深夜にフジTVをつけたところ、解説者3人の方がコース脇で泣きながら中継が開始された日から20年。
中継の最中に大学の友達から電話がかかってきて・・・「たぶん、10年後、20年後と節目のたびにこの日のことを思い出すんだろうね。」と言ったことを覚えてる。
「もう、モータースポーツで死ぬ人なんて出ないんだ。」って思っていたのに、こんな結末になるなんて・・・

どうだっただろう。20年は・・・長かったような。短かったような・・・

社会人になって、まだ「自分が何者なのか」がわかっていなくて、「なにもできていないのに、こんなに毎月給料をもらっていいんだろうか?」ってずっと思っていた。
とにかく廻りに迷惑をかけないように、できるだけ早く仕事ができるようにならなきゃいけない。ってそればっかりを思っていて・・・以外に早く、5月1日の出来事を記憶の奥に押し込めたと思う。

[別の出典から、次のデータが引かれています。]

### config.mk
export PLATFORM = sky130hd
export DESIGN_NAME = adam_mem_ctrl_flat
export DESIGN_NICKNAME = d
export VERILOG_FILES = /design/src/rtl/adam_mem_ctrl_pkg.sv /design/src/rtl/adam_mem_ctrl_if.sv /design/src/rtl/adam_mem_ctrl_rsp_fifo.sv /design/src/rtl/adam_mem_ctrl.sv /design/src/flat_wrapper.sv
export SDC_FILE = /design/constraint.sdc
export NUM_CORES = 1
export LEC_CHECK = 0
export CAP_MARGIN = 10
export CORE_ASPECT_RATIO = 1.25
export CORE_UTILIZATION = 44
export DETAILED_ROUTE_END_ITERATION = 6
export PLACE_DENSITY_LB_ADDON = 0.1
export SKIP_CTS_REPAIR_TIMING = 1
export SLEW_MARGIN = 10
export SYNTH_ARGS = -nofsm -noshare
export SYNTH_HDL_FRONTEND = slang
export SYNTH_HIERARCHICAL = 1
export SYNTH_SLANG_ARGS = --single-unit
### constraint.sdc
create_clock -name i_clk -period 3 [get_ports i_clk]
set_input_delay 0.6 -clock i_clk [delete_from_list [all_inputs] [get_ports i_clk]]
set_output_delay 0.6 -clock i_clk [all_outputs]
set_load 0.1 [all_outputs]
### src/rtl/adam_mem_ctrl_pkg.sv
// -----------------------------------------------------------------------------
// adam_mem_ctrl_pkg
// Shared widths, types and helpers for the adam_mem_ctrl front-end.
//   addr_t / data_t / strb_t : request address, data word and byte-enable types
//   mem_rsp_t                : one buffered response {rdata, err}
//   addr_in_range()          : byte address below the attached SRAM size
//   word_align()             : clear the byte-offset bits of an address
// -----------------------------------------------------------------------------
package adam_mem_ctrl_pkg;

    localparam int unsigned ADDR_WIDTH = 16;
    localparam int unsigned DATA_WIDTH = 32;
    localparam int unsigned STRB_WIDTH = DATA_WIDTH / 8;

    typedef logic [ADDR_WIDTH-1:0] addr_t;
    typedef logic [DATA_WIDTH-1:0] data_t;
    typedef logic [STRB_WIDTH-1:0] strb_t;

    typedef struct packed {
        data_t rdata;
        logic  err;
    } mem_rsp_t;

    function automatic logic addr_in_range(input addr_t addr, input int unsigned size);
        return (32'(addr) < size);
    endfunction

    // The SRAM works on whole words, so the byte offset is dropped on the way out.
    function automatic addr_t word_align(input addr_t addr);
        return addr & ~addr_t'(STRB_WIDTH - 32'd1);
    endfunction

endpackage

### src/rtl/adam_mem_ctrl_if.sv
// -----------------------------------------------------------------------------
// adam_mem_ctrl_if
// Request/response handshake bundle between a requester and adam_mem_ctrl.
//   req_valid/req_ready/req_addr/req_we/req_be/req_wdata : request channel
//   rsp_valid/rsp_ready/rsp_rdata/rsp_err                : response channel
// Modports: master = requester side, slave = controller side.
// -----------------------------------------------------------------------------
interface adam_mem_ctrl_if;
    import adam_mem_ctrl_pkg::*;

    logic  req_valid;
    logic  req_ready;
    addr_t req_addr;
    logic  req_we;
    strb_t req_be;
    data_t req_wdata;
    logic  rsp_valid;
    logic  rsp_ready;
    data_t rsp_rdata;
    logic  rsp_err;

    modport master (
        output req_valid, req_addr, req_we, req_be, req_wdata, rsp_ready,
        input  req_ready, rsp_valid, rsp_rdata, rsp_err
    );

    modport slave (
        input  req_valid, req_addr, req_we, req_be, req_wdata, rsp_ready,
        output req_ready, rsp_valid, rsp_rdata, rsp_err
    );
endinterface

### src/rtl/adam_mem_ctrl_rsp_fifo.sv
// -----------------------------------------------------------------------------
// adam_mem_ctrl_rsp_fifo
// DEPTH-entry FIFO of mem_rsp_t holding completed responses in order.
//   i_clk, i_rst_n : clock, asynchronous active-low reset (clears all entries)
//   i_push, i_data : write one entry (ignored only if full with no pop)
//   i_pop          : remove head entry (ignored when empty)
//   o_data         : head entry
//   o_count        : number of stored entries, o_empty : count == 0
// Push and pop in the same cycle both take effect and leave count unchanged.
// -----------------------------------------------------------------------------
module adam_mem_ctrl_rsp_fifo
    import adam_mem_ctrl_pkg::*;
#(
    parameter  int unsigned DEPTH = 2,
    localparam int unsigned PTR_W = (DEPTH > 32'd1) ? $clog2(DEPTH) : 32'd1,
    localparam int unsigned CNT_W = $clog2(DEPTH + 32'd1)
) (
    input  logic             i_clk,
    input  logic             i_rst_n,
    input  logic             i_push,
    input  mem_rsp_t         i_data,
    input  logic             i_pop,
    output mem_rsp_t         o_data,
    output logic [CNT_W-1:0] o_count,
    output logic             o_empty
);

    logic [PTR_W-1:0] r_wr_ptr;
    logic [PTR_W-1:0] r_rd_ptr;
    logic [CNT_W-1:0] r_count;
    mem_rsp_t         r_mem [DEPTH];
    logic             w_push_en;
    logic             w_pop_en;

    // Pointers wrap at DEPTH, which need not be a power of two.
    function automatic logic [PTR_W-1:0] ptr_next(input logic [PTR_W-1:0] p);
        if (p == PTR_W'(DEPTH - 32'd1)) begin
            return {PTR_W{1'b0}};
        end else begin
            return p + PTR_W'(1'b1);
        end
    endfunction

    // Qualify push/pop against the current fill level and expose the head.
    always_comb begin
        w_pop_en  = i_pop & (r_count != {CNT_W{1'b0}});
        w_push_en = i_push & ((r_count != CNT_W'(DEPTH)) | w_pop_en);
        o_empty   = (r_count == {CNT_W{1'b0}});
        o_count   = r_count;
        o_data    = r_mem[r_rd_ptr];
    end

    // Storage, pointers and occupancy counter.
    always_ff @(posedge i_clk or negedge i_rst_n) begin
        if (!i_rst_n) begin
            r_wr_ptr <= {PTR_W{1'b0}};
            r_rd_ptr <= {PTR_W{1'b0}};
            r_count  <= {CNT_W{1'b0}};
            for (int unsigned i = 32'd0; i < DEPTH; i++) begin
                r_mem[i] <= '{rdata: {DATA_WIDTH{1'b0}}, err: 1'b0};
            end
        end else begin
            if (w_push_en) begin
                r_mem[r_wr_ptr] <= i_data;
                r_wr_ptr        <= ptr_next(r_wr_ptr);
            end
            if (w_pop_en) begin
                r_rd_ptr <= ptr_next(r_rd_ptr);
            end
            case ({w_push_en, w_pop_en})
                2'b10:   r_count <= r_count + CNT_W'(1'b1);
                2'b01:   r_count <= r_count - CNT_W'(1'b1);
                default: r_count <= r_count;
            endcase
        end
    end

endmodule

### src/rtl/adam_mem_ctrl.sv
// -----------------------------------------------------------------------------
// adam_mem_ctrl
// Valid/ready front-end for a single-port byte-enable SRAM (adam_mem).
//   i_clk, i_rst_n       : clock, asynchronous active-low reset
//   bus (slave modport)  : request and response handshake channels
//   o_mem_req/o_mem_addr/o_mem_we/o_mem_be/o_mem_wdata : raw SRAM port
//   i_mem_rdata          : SRAM read data, valid the cycle after a read issue
// A request is issued to the SRAM in its accept cycle, its read data is
// captured one cycle later and queued; responses come back in order.
// Requests at or above SIZE never touch the SRAM and return rsp_err=1.
// -----------------------------------------------------------------------------
module adam_mem_ctrl
    import adam_mem_ctrl_pkg::*;
#(
    parameter  int unsigned SIZE      = 4096,
    parameter  int unsigned RSP_DEPTH = 2,
    localparam int unsigned CNT_W     = $clog2(RSP_DEPTH + 32'd1),
    localparam int unsigned OCC_W     = CNT_W + 32'd1
) (
    input  logic            i_clk,
    input  logic            i_rst_n,
    adam_mem_ctrl_if.slave  bus,
    output logic            o_mem_req,
    output addr_t           o_mem_addr,
    output logic            o_mem_we,
    output strb_t           o_mem_be,
    output data_t           o_mem_wdata,
    input  data_t           i_mem_rdata
);

    logic             r_inf_valid;
    logic             r_inf_we;
    logic             r_inf_err;
    logic             w_in_range;
    logic             w_accept;
    logic             w_pop;
    logic             w_req_ready;
    logic [OCC_W-1:0] w_occ;
    logic [CNT_W-1:0] w_count;
    logic             w_empty;
    mem_rsp_t         w_push_data;
    mem_rsp_t         w_head;

    // Slot accounting: a slot is reserved for the request in flight, and a
    // slot being popped this cycle is already free. Reset forces ready low.
    always_comb begin
        w_in_range  = addr_in_range(bus.req_addr, SIZE);
        w_pop       = ~w_empty & bus.rsp_ready;
        w_occ       = {1'b0, w_count}
                    + {{CNT_W{1'b0}}, r_inf_valid}
                    - {{CNT_W{1'b0}}, w_pop};
        w_req_ready = i_rst_n & (w_occ < OCC_W'(RSP_DEPTH));
        w_accept    = bus.req_valid & w_req_ready;
    end

    assign bus.req_ready = w_req_ready;

    // SRAM port: strobe and write enable only for an accepted in-range request.
    always_comb begin
        o_mem_req   = w_accept & w_in_range;
        o_mem_we    = o_mem_req & bus.req_we;
        o_mem_addr  = word_align(bus.req_addr);
        o_mem_be    = bus.req_be;
        o_mem_wdata = bus.req_wdata;
    end

    // Remember what was issued so the next cycle knows how to build its response.
    always_ff @(posedge i_clk or negedge i_rst_n) begin
        if (!i_rst_n) begin
            r_inf_valid <= 1'b0;
            r_inf_we    <= 1'b0;
            r_inf_err   <= 1'b0;
        end else begin
            r_inf_valid <= w_accept;
            r_inf_we    <= bus.req_we;
            r_inf_err   <= ~w_in_range;
        end
    end

    // mem_rdata is only meaningful for a good read; everything else returns zero.
    always_comb begin
        w_push_data.err = r_inf_err;
        if (!r_inf_we && !r_inf_err) begin
            w_push_data.rdata = i_mem_rdata;
        end else begin
            w_push_data.rdata = {DATA_WIDTH{1'b0}};
        end
    end

    adam_mem_ctrl_rsp_fifo #(
        .DEPTH (RSP_DEPTH)
    ) u_rsp_fifo (
        .i_clk   (i_clk),
        .i_rst_n (i_rst_n),
        .i_push  (r_inf_valid),
        .i_data  (w_push_data),
        .i_pop   (w_pop),
        .o_data  (w_head),
        .o_count (w_count),
        .o_empty (w_empty)
    );

    // Head of the buffer drives the response; an empty buffer shows zeros.
    always_comb begin
        bus.rsp_valid = ~w_empty;
        if (w_empty) begin
            bus.rsp_rdata = {DATA_WIDTH{1'b0}};
            bus.rsp_err   = 1'b0;
        end else begin
            bus.rsp_rdata = w_head.rdata;
            bus.rsp_err   = w_head.err;
        end
    end

endmodule
### src/flat_wrapper.sv
// flat-port wrapper written by rule: the top's interface ports become plain ports
module adam_mem_ctrl_flat import adam_mem_ctrl_pkg::*;
#(
    parameter  int unsigned SIZE      = 4096,
    parameter  int unsigned RSP_DEPTH = 2,
    localparam int unsigned CNT_W     = $clog2(RSP_DEPTH + 32'd1),
    localparam int unsigned OCC_W     = CNT_W + 32'd1
)
  (i_clk, i_rst_n, o_mem_req, o_mem_addr, o_mem_we, o_mem_be, o_mem_wdata, i_mem_rdata, bus_req_valid, bus_req_addr, bus_req_we, bus_req_be, bus_req_wdata, bus_rsp_ready, bus_req_ready, bus_rsp_valid, bus_rsp_rdata, bus_rsp_err);
  adam_mem_ctrl_if bus_i ();
  input  logic i_clk;
  input  logic i_rst_n;
  output logic o_mem_req;
  output addr_t o_mem_addr;
  output logic o_mem_we;
  output strb_t o_mem_be;
  output data_t o_mem_wdata;
  input  data_t i_mem_rdata;
  input wire logic [$bits(bus_i.req_valid)-1:0] bus_req_valid;
  input wire logic [$bits(bus_i.req_addr)-1:0] bus_req_addr;
  input wire logic [$bits(bus_i.req_we)-1:0] bus_req_we;
  input wire logic [$bits(bus_i.req_be)-1:0] bus_req_be;
  input wire logic [$bits(bus_i.req_wdata)-1:0] bus_req_wdata;
  input wire logic [$bits(bus_i.rsp_ready)-1:0] bus_rsp_ready;
  output wire logic [$bits(bus_i.req_ready)-1:0] bus_req_ready;
  output wire logic [$bits(bus_i.rsp_valid)-1:0] bus_rsp_valid;
  output wire logic [$bits(bus_i.rsp_rdata)-1:0] bus_rsp_rdata;
  output wire logic [$bits(bus_i.rsp_err)-1:0] bus_rsp_err;
  assign bus_i.req_valid = bus_req_valid;
  assign bus_i.req_addr = bus_req_addr;
  assign bus_i.req_we = bus_req_we;
  assign bus_i.req_be = bus_req_be;
  assign bus_i.req_wdata = bus_req_wdata;
  assign bus_i.rsp_ready = bus_rsp_ready;
  assign bus_req_ready = bus_i.req_ready;
  assign bus_rsp_valid = bus_i.rsp_valid;
  assign bus_rsp_rdata = bus_i.rsp_rdata;
  assign bus_rsp_err = bus_i.rsp_err;
  adam_mem_ctrl #(.SIZE(SIZE), .RSP_DEPTH(RSP_DEPTH)) u_core (.i_clk(i_clk), .i_rst_n(i_rst_n), .bus(bus_i), .o_mem_req(o_mem_req), .o_mem_addr(o_mem_addr), .o_mem_we(o_mem_we), .o_mem_be(o_mem_be), .o_mem_wdata(o_mem_wdata), .i_mem_rdata(i_mem_rdata));
endmodule
# Yosys cells after proc, flatten, opt, wreduce, memory -nomap -nowiden
# Index checks and enable logic that the tools add are counted.
# word_totals
register_bits	73
latch_bits	0
mem_bits_rw	0
mem_bits_ro	0
inputBits	89
output_inout_bits	89
wordCells	55
mem_count	0
# classes
add_sub_neg	6
n_mul	0
div	0
n_lt_le_gt_ge	5
n_eq_ne	3
n_shift	0
n_mux	12
bitwise	12
reduce_logical	7
# ops
operator	count
$mux W33	4
$bwmux W66	1
$mux W32	2
$demux W33 S1	1
$lt A16 B13 Y1 const B	1
$and A1 B1 Y1	7
$ge A2 B2 Y1 const B	2
$not A1 Y2	2
$pmux W2 S2	1
$reduce_bool A2 Y1	2
$add A2 B1 Y3	1
$lt A3 B2 Y1 const B	1
$mux W1	3
$sub A3 B1 Y3	1
$add A1 B1 Y1 const B	2
$add A2 B1 Y2 const B	1
$eq A2 B1 Y1 const B	1
$eq A2 B2 Y1 const B	1
$logic_and A1 B1 Y1	2
$logic_not A1 Y1	2
$logic_not A2 Y1	1
$lt A2 B1 Y1 const B	1
$ne A2 B2 Y1 const B	1
$not A1 Y1	2
other kinds (2)	2

# Logic depth before layout (Yosys ltp)
# depth
word_depth	9
depth_mapped	8

# Modules after synthesis
# The synthesis kept the hierarchy.
# by_module_without_submodules
module	instances	cells_each	area_per_inst_um2	seq_area_each_um2
adam_mem_ctrl_rsp_fifo	1	221	3315.7	1751.7
adam_mem_ctrl	1	143	1012.2	75.1

# Worst setup path after synthesis
# OpenSTA, ideal clock, no wires.
# synth_timing
path_kind	reg-to-output
start	register u_core.u_rsp_fifo.r_count[1], in the netlist u_core/u_rsp_fifo/o_count[1]
end	output o_mem_req
arrival_time_ns	4.003
path_slack_ns	-1.603
path_stages_with_launch	8
path_buffers	0
path_cell_list	dfrtp_1 > nor2_1 > nor2b_1 > ha_1 > nand2b_1 > fa_1 > xor2_1 > nor3_1
# synth_between
elab_chain_cells	8
word_cells_on_any_way	9
# synth_lines
element	line	rtl
start: declaration	adam_mem_ctrl_rsp_fifo.sv:30	logic [CNT_W-1:0] r_count;
start signal: assignment	adam_mem_ctrl_rsp_fifo.sv:58	r_count <= {CNT_W{1'b0}};
start signal: assignment	adam_mem_ctrl_rsp_fifo.sv:71	2'b10: r_count <= r_count + CNT_W'(1'b1);
start signal: assignment	adam_mem_ctrl_rsp_fifo.sv:72	2'b01: r_count <= r_count - CNT_W'(1'b1);
$logic_not A2 Y1	adam_mem_ctrl_rsp_fifo.sv:48	o_empty = (r_count == {CNT_W{1'b0}});
via u_core.w_empty	adam_mem_ctrl.sv:40	logic w_empty;
$not A1 Y1	adam_mem_ctrl.sv:48	w_pop = ~w_empty & bus.rsp_ready;
$and A1 B1 Y1	adam_mem_ctrl.sv:48	
via u_core.w_pop	adam_mem_ctrl.sv:36	logic w_pop;
$sub A3 B1 Y3	adam_mem_ctrl.sv:51	- {{CNT_W{1'b0}}, w_pop};
$lt A3 B2 Y1	adam_mem_ctrl.sv:52	w_req_ready = i_rst_n & (w_occ < OCC_W'(RSP_DEPTH));
$and A1 B1 Y1	adam_mem_ctrl.sv:52	
$and A1 B1 Y1	adam_mem_ctrl.sv:53	w_accept = bus.req_valid & w_req_ready;
$and A1 B1 Y1	adam_mem_ctrl.sv:60	o_mem_req = w_accept & w_in_range;
end: declaration	flat_wrapper.sv:13	output logic o_mem_req;
# The timed path passes the listed nets, and every way through them passes these cells.

# Final worst setup path
# layout_timing
start	register u_core.u_rsp_fifo.r_count[1], in the netlist u_core/u_rsp_fifo/o_count[1]
end	output o_mem_we
# layout_between
elab_chain_cells	9
word_cells_on_any_way	10
# layout_lines
element	line	rtl
$logic_not A2 Y1	adam_mem_ctrl_rsp_fifo.sv:48	
via u_core.w_empty	adam_mem_ctrl.sv:40	
$not A1 Y1	adam_mem_ctrl.sv:48	
$and A1 B1 Y1	adam_mem_ctrl.sv:48	
via u_core.w_pop	adam_mem_ctrl.sv:36	
$sub A3 B1 Y3	adam_mem_ctrl.sv:51	
$lt A3 B2 Y1	adam_mem_ctrl.sv:52	
$and A1 B1 Y1	adam_mem_ctrl.sv:52	
$and A1 B1 Y1	adam_mem_ctrl.sv:53	
$and A1 B1 Y1	adam_mem_ctrl.sv:60	
$and A1 B1 Y1	adam_mem_ctrl.sv:61	o_mem_we = o_mem_req & bus.req_we;
end: declaration	flat_wrapper.sv:15	output logic o_mem_we;
# The timed path passes the listed nets, and every way through them passes these cells.

==> metrics <==
maximum fanout count along the critical path 3; share of synthesized area occupied by flip-flops and latches 0.4221; Ant. Diodes 0; number of storage elements in the synthesis netlist 73; starting utilization of the core area 0.4504; type of destination of the critical path output port; summed instance area of the synthesized netlist 0.004328 mm²; largest net degree at the start of global routing 74; Buf+Inv Stages, Crit Path 1; buffer type at the clock tree root clkbuf_16; area share of the largest cell type after synthesis 0.4221; number of port buffers 81; status finished clean; Worst setup SP type register; number of CTS-inserted buffers 9; area used by sequential logic in the layout 0.001831 mm²; Die Height around 110 µm; average footprint of a synthesized cell 11.89 µm²; area occupied by multi-input gates 0.002048 mm²; worst endpoint data arrival time around 2.4 ns; area of the core 0.009609 mm²; RD Place Congestion 0.6637; Longest Clk Path Bufs 2; total grt overflow 0; TritonCTS clock tree yes; width of the die 90.71 µm; number of fill cells 814; global-route wire length before repair 14580 µm; vias in the first global route 2942; Fin. Hold Viols 0; most common library cell in the layout ignoring fill and taps dfrtp_1; placed wire-length estimate after detailed placement 5491 µm; clock slew at the register clock pins of the worst setup and hold paths ~0.050 ns; DRC violation count after routing 0; critical path, cell by cell nor2_4 > nor2b_4 > ha_4 > nand2b_4 > fa_2 > nand3_4 > nor4_4 > buf_12; top achievable clock speed 0.3347 GHz; Design Power 4.640 mW; residual antenna-violating net count after detailed routing 0; vias after detailed routing 2707; Worst IR Drop VDD 0.9342 mV; Final Max Tran Viols 0; RSZ-0062 raised after global routing true; Distinct cells, synth 36; floorplan die area 0.01024 mm²; worst setup path category reg -> out; combined global-route utilization of all metal layers 0.1808; final worst path period share 0.9960; largest delay contributor family on the critical path adder cells; number of DRC violations after detailed-routing iteration 0 52; routed wirelength normalized by instance count around 16 µm; initial antenna violation count 1; I/O Pins 178; type of the tightest min-delay check reg -> reg; final critical delay including setup and external delays 2.988 ns; Mapped Cells 364; layout net count 487; max capacitance violation total 0; clock skew between 0.004 and 0.005 ns; most used cells in the layout excluding fill and tap cells dfrtp_1, mux2_4, clkdlybuf4s50_1; number of warning messages in the yosys log 6; Leak Pwr ~2.5 nW; via count normalized by instance count about 5.1; worst-case setup slack after placement -0.3269 ns; leading cell types by total area after synthesis dfrtp_1, mux2_4, buf_4; insertion delay to the later sink of the worst-skew pair between 0.3 and 0.4 ns; power density of the placed cells 820.3 mW/mm²; required time at the worst-slack endpoint 2.40 ns; sinks on the clock net 73; number of search-and-repair iterations in the first detailed-routing pass 4; final count of negative-setup-slack endpoints 0; min setup slack post-route approximately 0.012 ns; slowest cell on the critical path fa_2; Row Count 40; actual transition at the worst max-transition pin 0.9229 ns; maximum level of the CTS H-tree 3; cell taking the most area after synthesis dfrtp_1; fraction of final layout cells sized beyond drive strength 1 0.4065; area growth from synthesis to layout 30.70%; total detailed-routing wirelength 8569 µm; worst slew slack as a fraction of its limit 0.3847; max incr delay on CP roughly 0.57 ns
## Yosys cell counts, drive strengths merged
cell type and number:
nor2b 34, inv 5, o21ai 2, ha 1, nand2b 4, nor3 3
buf 64, xnor2 1, o2bb2ai 24, mux2 75, nor4 1, nand3 3
and2 32, fa 1, conb 1, a22oi 1, nor3b 1, xor2 2
nand2 16, a21oi 2, or3b 1, or4 1, nor2 6, clkbuf 9
o21a 1, dfrtp 73
## layer usage
metal	global-route usage	wire length (µm)	vias to the layer above
li1	-	-	1242
met1	0.2269	3779	1353
met2	0.2914	4169	95
met3	0.05645	475	15
met4	0.06989	136	2
met5	0	9	-
## path summary, 6_finish.rpt
| path | from | to | slack [ns] | cells after the start |
|---|---|---|---|---|
| min | u_core/u_rsp_fifo/r_mem[12] | u_core/u_rsp_fifo/r_mem[12] | 0.48 | 1 |
| min in group asynchronous | i_rst_n | u_core/u_rsp_fifo/r_mem[44] | 0.53 | 2 |
| min reg2reg | u_core/u_rsp_fifo/r_mem[12] | u_core/u_rsp_fifo/r_mem[12] | 0.48 | 1 |
| max in group asynchronous | i_rst_n | u_core/u_rsp_fifo/r_rd_ptr | 1.84 | 2 |
| max | u_core/u_rsp_fifo/o_count[1] | o_mem_we | 0.01 | 8 |
| max reg2reg | u_core/r_inf_valid | u_core/u_rsp_fifo/r_mem[27] | 0.95 | 4 |
## cell type report
class,instances,share of cell area
flip-flops and latches,73,0.3236
repair buffers,93,0.2236
inverters,5,0.003318
clock buffers,11,0.04114
well taps,126,0.02787
clock inverters,5,0.01836
multi-input cells,214,0.3621
## metrics by stage
stage | hold slack [ns] | utilization | cell area [µm²] | cells | setup TNS, ns
2_1_floorplan | 0.3044 | - | 4398 | 365 | -0.7095
3_3_place_gp | 0.4652 | 0.5496 | 5281 | 511 | -0.8049
3_5_place_dp | 0.4714 | 0.5496 | 5281 | 511 | -0.8703
4_1_cts | 0.4841 | 0.5846 | 5618 | 527 | -0.8916
5_1_grt | 0.5003 | 0.5887 | 5657 | 527 | -0.09454
6_report | 0.4808 | 0.5887 | 5657 | 527 | 0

てっきり、「大学卒よりも大学院卒の方が優遇されてしまう国」になってしまうのかと恐れていたけど・・・
(父親が大学院に進むようにうるさかった。)
そうはならなかった。それどころか、今年になって、日本の科学界を揺るがす大事件が起きているしね。
きっと「日本の博士号ってなんなんだ?」って世界中から思われてる。

大学のコンピュータプログラムの授業で、教授から「アーパネットが民間に開放されたんだ。これから世の中が変わる。」って言われても、「ふ〜ん。」で終わっていた時代。
「インターネット」って言葉をニュースや新聞で知ることはなくて・・・20年後にこうやって、あの日の映像をいとも簡単に見ることができる時代が来るなんて、想像もできなかった。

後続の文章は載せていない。